不気味な二人の会話と距離感
今回、わたしがご紹介させていただくのは、韓国映画『侵蝕』です。ヨンウンは水泳インストラクターとして働きながら、女手一つで7歳の娘ソヒョンを育てていた。疲弊しきった様子のヨンウンと、7歳の女の子とは思えないほど落ち着いた佇まいのソヒョン。
違和感のある二人の会話と距離感。さまざまな違和感が散りばめられていくなかで、徐々に明らかになっていく狂気の正体とは……。
今後の価値観にまで影響してきそうな威力
一概に「面白い」とは言えない、複雑な恐ろしさをまとった映画でした。幽霊やヒトコワ、その正体や犯罪の動機がわからなければわからないほど「面白い!」と個人的に思っているのですが、今回の映画はそのどれにもあてはまらない苦さの残るお話でした。
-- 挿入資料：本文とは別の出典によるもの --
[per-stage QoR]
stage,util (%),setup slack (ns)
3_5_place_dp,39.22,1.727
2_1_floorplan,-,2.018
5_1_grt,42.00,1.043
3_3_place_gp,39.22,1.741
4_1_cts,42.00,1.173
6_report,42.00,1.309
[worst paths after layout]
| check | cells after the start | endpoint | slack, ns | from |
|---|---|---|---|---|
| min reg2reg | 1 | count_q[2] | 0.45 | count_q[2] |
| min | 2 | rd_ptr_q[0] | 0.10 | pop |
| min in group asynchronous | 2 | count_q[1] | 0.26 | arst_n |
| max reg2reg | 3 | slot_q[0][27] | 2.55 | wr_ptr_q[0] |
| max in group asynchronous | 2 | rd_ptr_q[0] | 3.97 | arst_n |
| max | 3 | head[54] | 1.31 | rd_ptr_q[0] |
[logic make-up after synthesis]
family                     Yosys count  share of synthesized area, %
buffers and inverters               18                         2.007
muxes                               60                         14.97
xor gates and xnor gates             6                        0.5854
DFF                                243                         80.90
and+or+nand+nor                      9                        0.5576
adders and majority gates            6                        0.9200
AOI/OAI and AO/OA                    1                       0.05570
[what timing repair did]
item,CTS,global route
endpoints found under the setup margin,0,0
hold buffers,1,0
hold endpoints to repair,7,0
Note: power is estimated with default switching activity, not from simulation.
[src/hdl/spm_front.sv]
// Front end: accepts words, runs the phase accumulator and classifies each word.
module spm_front import spm_pkg::*; (
	input  logic        clk,
	input  logic        arst_n,
	input  spm_cfg_t    cfg,
	input  logic        in_valid,
	output logic        in_ready,
	input  logic [1:0]  op,
	input  logic [15:0] sample_addr,
	input  logic [7:0]  sample_byte,
	input  logic [7:0]  mix_a_in,
	input  logic [7:0]  mix_b_in,
	input  logic [15:0] new_position,
	input  logic        q_full,
	output logic        push,
	output spm_cmd_t    cmd
);

	logic [23:0] phase_q;
	logic [23:0] phase_next;
	logic [24:0] sum;
	logic [17:0] reach;
	logic        mix_play;
	logic        do_rewind;

	assign in_ready = !q_full;
	assign push     = in_valid && in_ready;

	assign sum   = {1'b0, phase_q} + {9'd0, cfg.step_rate};
	assign reach = {1'b0, sum[24:8]} + {5'd0, cfg.buffer_size};

	always_comb begin
		phase_next = phase_q;
		mix_play   = 1'b0;
		do_rewind  = 1'b0;
		unique case (spm_op_t'(op))
			OP_LOAD: begin
				phase_next = phase_q;
			end
			OP_MIX: begin
				if (cfg.play_enable) begin
					phase_next = sum[23:0];
					mix_play   = 1'b1;
				end
			end
			OP_SETPOS: begin
				phase_next = {new_position, 8'd0};
			end
			OP_REWIND: begin
				if (reach > {1'b0, cfg.sample_length}) begin
					phase_next = phase_q - {cfg.sample_length[15:0], 8'd0};
					do_rewind  = 1'b1;
				end
			end
			default: begin
				phase_next = phase_q;
			end
		endcase
	end

	always_comb begin
		cmd.is_load     = (spm_op_t'(op) == OP_LOAD);
		cmd.is_mix      = mix_play;
		cmd.mem_x       = cmd.is_load ? sample_addr : phase_next[23:8];
		cmd.sample_byte = sample_byte;
		cmd.mix_a       = mix_a_in;
		cmd.mix_b       = mix_b_in;
		cmd.position    = phase_next[23:8];
		cmd.rewound     = do_rewind;
	end

	always_ff @(posedge clk or negedge arst_n) begin
		if (!arst_n) begin
			phase_q <= '0;
		end else if (push) begin
			phase_q <= phase_next;
		end
	end

endmodule
## src/impact_parameter_chi2_defines.svh

```systemverilog
// Assertion helpers for the RTL files; ipchi_back includes them.
`ifndef IMPACT_PARAMETER_CHI2_DEFINES_SVH
`define IMPACT_PARAMETER_CHI2_DEFINES_SVH
`ifndef SYNTHESIS
`define ASSERT_PROP(lbl, clk, rst, prop) \
   lbl: assert property (@(posedge clk) disable iff (rst) prop) \
      else $error("assertion failed: %m");
`define ASSERT_NEVER(lbl, clk, rst, cond) \
   lbl: assert property (@(posedge clk) disable iff (rst) !(cond)) \
      else $error("forbidden condition: %m");
`else
`define ASSERT_PROP(lbl, clk, rst, prop)
`define ASSERT_NEVER(lbl, clk, rst, cond)
`endif
`endif

```

## src/ipchi_pkg.sv

```systemverilog
package ipchi_pkg;

   localparam int FRAC_BITS_DEF = 24;
   localparam int WORD_BITS_DEF = 48;
   localparam int IN_BITS = 48;
   localparam int CHI_BITS = 48;
   localparam int STATUS_BITS = 2;
   localparam int SLOT_BITS = 5;
   localparam int NUM_SLOTS = 24;
   localparam int ADDR_BITS = 5;
   localparam int PROG_LEN = 58;
   localparam int PC_BITS = 6;

   localparam logic [STATUS_BITS-1:0] STATUS_OK = 2'd0;
   localparam logic [STATUS_BITS-1:0] STATUS_SINGULAR = 2'd1;
   localparam logic [STATUS_BITS-1:0] STATUS_SATURATED = 2'd2;

   // Operand slots.
   localparam logic [ADDR_BITS-1:0] SL_X = 5'd0;
   localparam logic [ADDR_BITS-1:0] SL_Y = 5'd1;
   localparam logic [ADDR_BITS-1:0] SL_Z = 5'd2;
   localparam logic [ADDR_BITS-1:0] SL_TX = 5'd3;
   localparam logic [ADDR_BITS-1:0] SL_TY = 5'd4;
   localparam logic [ADDR_BITS-1:0] SL_C00 = 5'd5;
   localparam logic [ADDR_BITS-1:0] SL_C10 = 5'd6;
   localparam logic [ADDR_BITS-1:0] SL_C11 = 5'd7;
   localparam logic [ADDR_BITS-1:0] SL_C20 = 5'd8;
   localparam logic [ADDR_BITS-1:0] SL_C21 = 5'd9;
   localparam logic [ADDR_BITS-1:0] SL_C22 = 5'd10;
   localparam logic [ADDR_BITS-1:0] SL_C30 = 5'd11;
   localparam logic [ADDR_BITS-1:0] SL_C31 = 5'd12;
   localparam logic [ADDR_BITS-1:0] SL_C32 = 5'd13;
   localparam logic [ADDR_BITS-1:0] SL_C33 = 5'd14;
   localparam logic [ADDR_BITS-1:0] SL_VX = 5'd15;
   localparam logic [ADDR_BITS-1:0] SL_VY = 5'd16;
   localparam logic [ADDR_BITS-1:0] SL_VZ = 5'd17;
   localparam logic [ADDR_BITS-1:0] SL_V00 = 5'd18;
   localparam logic [ADDR_BITS-1:0] SL_V10 = 5'd19;
   localparam logic [ADDR_BITS-1:0] SL_V11 = 5'd20;
   localparam logic [ADDR_BITS-1:0] SL_V20 = 5'd21;
   localparam logic [ADDR_BITS-1:0] SL_V21 = 5'd22;
   localparam logic [ADDR_BITS-1:0] SL_V22 = 5'd23;

   // Scratch words above the operand slots.
   localparam logic [ADDR_BITS-1:0] T0 = 5'd24;
   localparam logic [ADDR_BITS-1:0] T1 = 5'd25;
   localparam logic [ADDR_BITS-1:0] T2 = 5'd26;
   localparam logic [ADDR_BITS-1:0] T3 = 5'd27;
   localparam logic [ADDR_BITS-1:0] T4 = 5'd28;
   localparam logic [ADDR_BITS-1:0] T5 = 5'd29;
   localparam logic [ADDR_BITS-1:0] T6 = 5'd30;
   localparam logic [ADDR_BITS-1:0] T7 = 5'd31;

   typedef enum logic [1:0] {OP_ADD, OP_SUB, OP_MUL, OP_DIV} op_type;

   typedef struct packed {
      op_type op;
      logic [ADDR_BITS-1:0] src_a;
      logic [ADDR_BITS-1:0] src_b;
      logic [ADDR_BITS-1:0] dst;
   } uop_type;

   // Classified input word as it travels from the front to the back.
   typedef struct packed {
      logic slot_ok;
      logic [SLOT_BITS-1:0] slot;
      logic last;
   } cmd_type;

   function automatic uop_type uop(op_type op, logic [ADDR_BITS-1:0] a,
                                   logic [ADDR_BITS-1:0] b, logic [ADDR_BITS-1:0] d);
      uop_type u;
      u.op = op;
      u.src_a = a;
      u.src_b = b;
      u.dst = d;
      return u;
   endfunction

   // Microprogram: extrapolation, residual covariance, determinant, numerator, divide.
   function automatic uop_type ucode(logic [PC_BITS-1:0] pc);
      uop_type u;
      case (pc)
         6'd0: u = uop(OP_SUB, SL_VZ, SL_Z, T0);
         6'd1: u = uop(OP_MUL, T0, SL_TX, T1);
         6'd2: u = uop(OP_ADD, SL_X, T1, T1);
         6'd3: u = uop(OP_SUB, T1, SL_VX, T1);
         6'd4: u = uop(OP_MUL, T0, SL_TY, T2);
         6'd5: u = uop(OP_ADD, SL_Y, T2, T2);
         6'd6: u = uop(OP_SUB, T2, SL_VY, T2);
         6'd7: u = uop(OP_MUL, T0, T0, T3);
         6'd8: u = uop(OP_ADD, SL_V00, SL_C00, T4);
         6'd9: u = uop(OP_MUL, T3, SL_C22, T5);
         6'd10: u = uop(OP_MUL, T0, SL_C20, T6);
         6'd11: u = uop(OP_ADD, T6, T6, T6);
         6'd12: u = uop(OP_ADD, T5, T6, T5);
         6'd13: u = uop(OP_ADD, T4, T5, T4);
         6'd14: u = uop(OP_ADD, SL_V10, SL_C10, T5);
         6'd15: u = uop(OP_MUL, T3, SL_C32, T6);
         6'd16: u = uop(OP_ADD, SL_C30, SL_C21, T7);
         6'd17: u = uop(OP_MUL, T0, T7, T7);
         6'd18: u = uop(OP_ADD, T6, T7, T6);
         6'd19: u = uop(OP_ADD, T5, T6, T5);
         6'd20: u = uop(OP_ADD, SL_V11, SL_C11, T6);
         6'd21: u = uop(OP_MUL, T3, SL_C33, T7);
         6'd22: u = uop(OP_MUL, T0, SL_C31, T3);
         6'd23: u = uop(OP_ADD, T3, T3, T3);
         6'd24: u = uop(OP_ADD, T7, T3, T7);
         6'd25: u = uop(OP_ADD, T6, T7, T6);
         6'd26: u = uop(OP_MUL, SL_TX, SL_TX, T0);
         6'd27: u = uop(OP_MUL, T0, SL_V22, T0);
         6'd28: u = uop(OP_MUL, SL_TX, SL_V20, T3);
         6'd29: u = uop(OP_ADD, T3, T3, T3);
         6'd30: u = uop(OP_SUB, T0, T3, T0);
         6'd31: u = uop(OP_ADD, T4, T0, T4);
         6'd32: u = uop(OP_MUL, SL_TX, SL_TY, T0);
         6'd33: u = uop(OP_MUL, T0, SL_V22, T0);
         6'd34: u = uop(OP_MUL, SL_TY, SL_V20, T3);
         6'd35: u = uop(OP_SUB, T0, T3, T0);
         6'd36: u = uop(OP_MUL, SL_TX, SL_V21, T3);
         6'd37: u = uop(OP_SUB, T0, T3, T0);
         6'd38: u = uop(OP_ADD, T5, T0, T5);
         6'd39: u = uop(OP_MUL, SL_TY, SL_TY, T0);
         6'd40: u = uop(OP_MUL, T0, SL_V22, T0);
         6'd41: u = uop(OP_MUL, SL_TY, SL_V21, T3);
         6'd42: u = uop(OP_ADD, T3, T3, T3);
         6'd43: u = uop(OP_SUB, T0, T3, T0);
         6'd44: u = uop(OP_ADD, T6, T0, T6);
         6'd45: u = uop(OP_MUL, T4, T6, T0);
         6'd46: u = uop(OP_MUL, T5, T5, T3);
         6'd47: u = uop(OP_SUB, T0, T3, T0);
         6'd48: u = uop(OP_MUL, T1, T1, T3);
         6'd49: u = uop(OP_MUL, T3, T6, T3);
         6'd50: u = uop(OP_MUL, T1, T2, T7);
         6'd51: u = uop(OP_MUL, T7, T5, T7);
         6'd52: u = uop(OP_ADD, T7, T7, T7);
         6'd53: u = uop(OP_SUB, T3, T7, T3);
         6'd54: u = uop(OP_MUL, T2, T2, T7);
         6'd55: u = uop(OP_MUL, T7, T4, T7);
         6'd56: u = uop(OP_ADD, T3, T7, T3);
         default: u = uop(OP_DIV, T3, T0, T0);
      endcase
      return u;
   endfunction

endpackage

```

## src/ipchi_front.sv

```systemverilog
module ipchi_front #(
   parameter int WORD_BITS = ipchi_pkg::WORD_BITS_DEF
) (
   input  logic clock,
   input  logic reset,
   input  logic req_push,
   output logic req_full,
   input  logic [ipchi_pkg::SLOT_BITS-1:0] req_slot,
   input  logic [ipchi_pkg::IN_BITS-1:0] req_value,
   input  logic req_last,
   output logic head_valid,
   output ipchi_pkg::cmd_type head_cmd,
   output logic [WORD_BITS-1:0] head_value,
   input  logic head_pop
);

   localparam int W = WORD_BITS;
   localparam int EW = ((ipchi_pkg::IN_BITS > W) ? ipchi_pkg::IN_BITS : W) + 1;

   logic signed [EW-1:0] val_ext;
   logic signed [EW-1:0] wmax_ext;
   logic signed [EW-1:0] wmin_ext;
   logic [W-1:0] val_clamp;
   ipchi_pkg::cmd_type cmd;
   logic push_ok;

   ipchi_pkg::cmd_type ent_cmd_ff [2];
   logic [W-1:0] ent_val_ff [2];
   logic wr_ptr_ff, wr_ptr_in;
   logic rd_ptr_ff, rd_ptr_in;
   logic [1:0] count_ff, count_in;

   // Clamp the operand to the word range and mark slots that do not exist.
   always_comb begin
      val_ext = EW'($signed(req_value));
      wmax_ext = {{(EW-W+1){1'b0}}, {(W-1){1'b1}}};
      wmin_ext = ~wmax_ext;
      if (val_ext > wmax_ext) begin
         val_clamp = wmax_ext[W-1:0];
      end else if (val_ext < wmin_ext) begin
         val_clamp = wmin_ext[W-1:0];
      end else begin
         val_clamp = val_ext[W-1:0];
      end
      cmd.slot_ok = (req_slot < ipchi_pkg::SLOT_BITS'(ipchi_pkg::NUM_SLOTS));
      cmd.slot = req_slot;
      cmd.last = req_last;
   end

   // Two-word queue toward the back.
   assign req_full = (count_ff == 2'd2);
   assign push_ok = req_push && !req_full;
   assign head_valid = (count_ff != 2'd0);
   assign head_cmd = ent_cmd_ff[rd_ptr_ff];
   assign head_value = ent_val_ff[rd_ptr_ff];

   always_comb begin
      wr_ptr_in = wr_ptr_ff ^ push_ok;
      rd_ptr_in = rd_ptr_ff ^ (head_pop && head_valid);
      count_in = count_ff + 2'(push_ok) - 2'(head_pop && head_valid);
   end

   always_ff @(posedge clock) begin
      if (reset) begin
         wr_ptr_ff <= 1'b0;
         rd_ptr_ff <= 1'b0;
         count_ff <= 2'd0;
      end else begin
         wr_ptr_ff <= wr_ptr_in;
         rd_ptr_ff <= rd_ptr_in;
         count_ff <= count_in;
      end
   end

   always_ff @(posedge clock) begin
      if (push_ok) begin
         ent_cmd_ff[wr_ptr_ff] <= cmd;
         ent_val_ff[wr_ptr_ff] <= val_clamp;
      end
   end

endmodule

```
「精神(メンタル)崩壊サスペンス・スリラー」と謳っているだけあって、今後の私の価値観にまで影響してきそうなほどの威力……もちろんフィクションなのですが、もしかすると、自分にも起こり得る可能性がある題材なのではと、ホラー映画には珍しい“責任”という単語がよぎるような、ある種新しい感覚のホラーでした。
わたし自身、「いつかは家庭を持って、自分の子供を産みたいな~」と漠然とした夢を持っているのですが、子供を産むことの責任、親になることへの責任、などなどネガティブな考えを強制的に考えさせられてしまいました。